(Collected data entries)
== == ==

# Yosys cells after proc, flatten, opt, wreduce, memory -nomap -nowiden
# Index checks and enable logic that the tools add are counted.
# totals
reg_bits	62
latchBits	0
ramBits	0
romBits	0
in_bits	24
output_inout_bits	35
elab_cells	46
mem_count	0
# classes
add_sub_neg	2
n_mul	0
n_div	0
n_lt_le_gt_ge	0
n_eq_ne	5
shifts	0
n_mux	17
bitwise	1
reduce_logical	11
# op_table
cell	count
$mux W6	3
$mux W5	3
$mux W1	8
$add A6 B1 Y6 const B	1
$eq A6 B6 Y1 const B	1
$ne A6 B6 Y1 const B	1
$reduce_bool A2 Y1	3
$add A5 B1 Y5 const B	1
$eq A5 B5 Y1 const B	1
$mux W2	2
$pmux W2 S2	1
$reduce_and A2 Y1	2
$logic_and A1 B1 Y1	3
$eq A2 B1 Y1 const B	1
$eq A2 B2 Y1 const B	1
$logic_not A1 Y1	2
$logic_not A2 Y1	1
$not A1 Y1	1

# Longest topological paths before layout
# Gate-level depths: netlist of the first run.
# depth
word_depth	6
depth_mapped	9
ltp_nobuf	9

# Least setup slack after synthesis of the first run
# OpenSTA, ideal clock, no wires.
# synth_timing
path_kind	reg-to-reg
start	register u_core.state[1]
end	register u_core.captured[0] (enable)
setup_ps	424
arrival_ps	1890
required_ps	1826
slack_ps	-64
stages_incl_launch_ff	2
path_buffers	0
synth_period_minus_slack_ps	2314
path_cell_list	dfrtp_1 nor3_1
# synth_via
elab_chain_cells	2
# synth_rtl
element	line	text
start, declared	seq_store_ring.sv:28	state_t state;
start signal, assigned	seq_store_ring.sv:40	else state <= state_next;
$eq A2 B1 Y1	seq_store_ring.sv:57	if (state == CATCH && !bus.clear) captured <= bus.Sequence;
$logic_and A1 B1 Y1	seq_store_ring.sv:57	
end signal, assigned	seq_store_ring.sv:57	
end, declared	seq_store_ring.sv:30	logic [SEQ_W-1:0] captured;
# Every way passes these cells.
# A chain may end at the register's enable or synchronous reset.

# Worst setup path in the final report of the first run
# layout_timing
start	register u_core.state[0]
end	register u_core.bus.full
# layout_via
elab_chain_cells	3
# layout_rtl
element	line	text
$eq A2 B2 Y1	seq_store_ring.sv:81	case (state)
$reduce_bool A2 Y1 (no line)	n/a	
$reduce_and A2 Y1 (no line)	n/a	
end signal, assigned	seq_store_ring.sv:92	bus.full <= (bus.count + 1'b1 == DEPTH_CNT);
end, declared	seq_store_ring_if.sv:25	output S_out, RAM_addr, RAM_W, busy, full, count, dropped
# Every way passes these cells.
===== config.mk =====
export PLATFORM = sky130hd
export DESIGN_NAME = reflet_timer
export DESIGN_NICKNAME = d
export VERILOG_FILES = /design/src/rtl/reflet_timer.sv
export SDC_FILE = /design/constraint.sdc
export NUM_CORES = 1
export LEC_CHECK = 0
export ABC_AREA = 0
export ABC_CLOCK_PERIOD_IN_PS = 3210
export BUFFER_PORTS_ARGS = -buffer_cell sky130_fd_sc_hd__buf_2
export CORE_ASPECT_RATIO = 0.75
export CORE_MARGIN = 2
export CORE_UTILIZATION = 45
export CTS_BUF_LIST = sky130_fd_sc_hd__clkbuf_4 sky130_fd_sc_hd__clkbuf_8
export DETAILED_ROUTE_END_ITERATION = 10
export PLACE_DENSITY = 0.64
export RECOVER_POWER = 100
export SYNTH_ARGS = -nofsm -noshare
export SYNTH_HDL_FRONTEND = slang
export SYNTH_SLANG_ARGS = --single-unit

===== constraint.sdc =====
create_clock -name clk -period 3.21 [get_ports clk]
set_clock_uncertainty 0.2 [all_clocks]
set_input_delay 0.963 -clock clk [delete_from_list [all_inputs] [get_ports clk]]
set_output_delay 0.963 -clock clk [all_outputs]
set_load 0.02 [all_outputs]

== == ==

- PROBLEM TO WORK ON -
Above are the records; copy each line from them that includes the string "assigned".

- RESULT FOR THIS TASK -
start signal, assigned	seq_store_ring.sv:40	else state <= state_next;
end signal, assigned	seq_store_ring.sv:57	
end signal, assigned	seq_store_ring.sv:92	bus.full <= (bus.count + 1'b1 == DEPTH_CNT);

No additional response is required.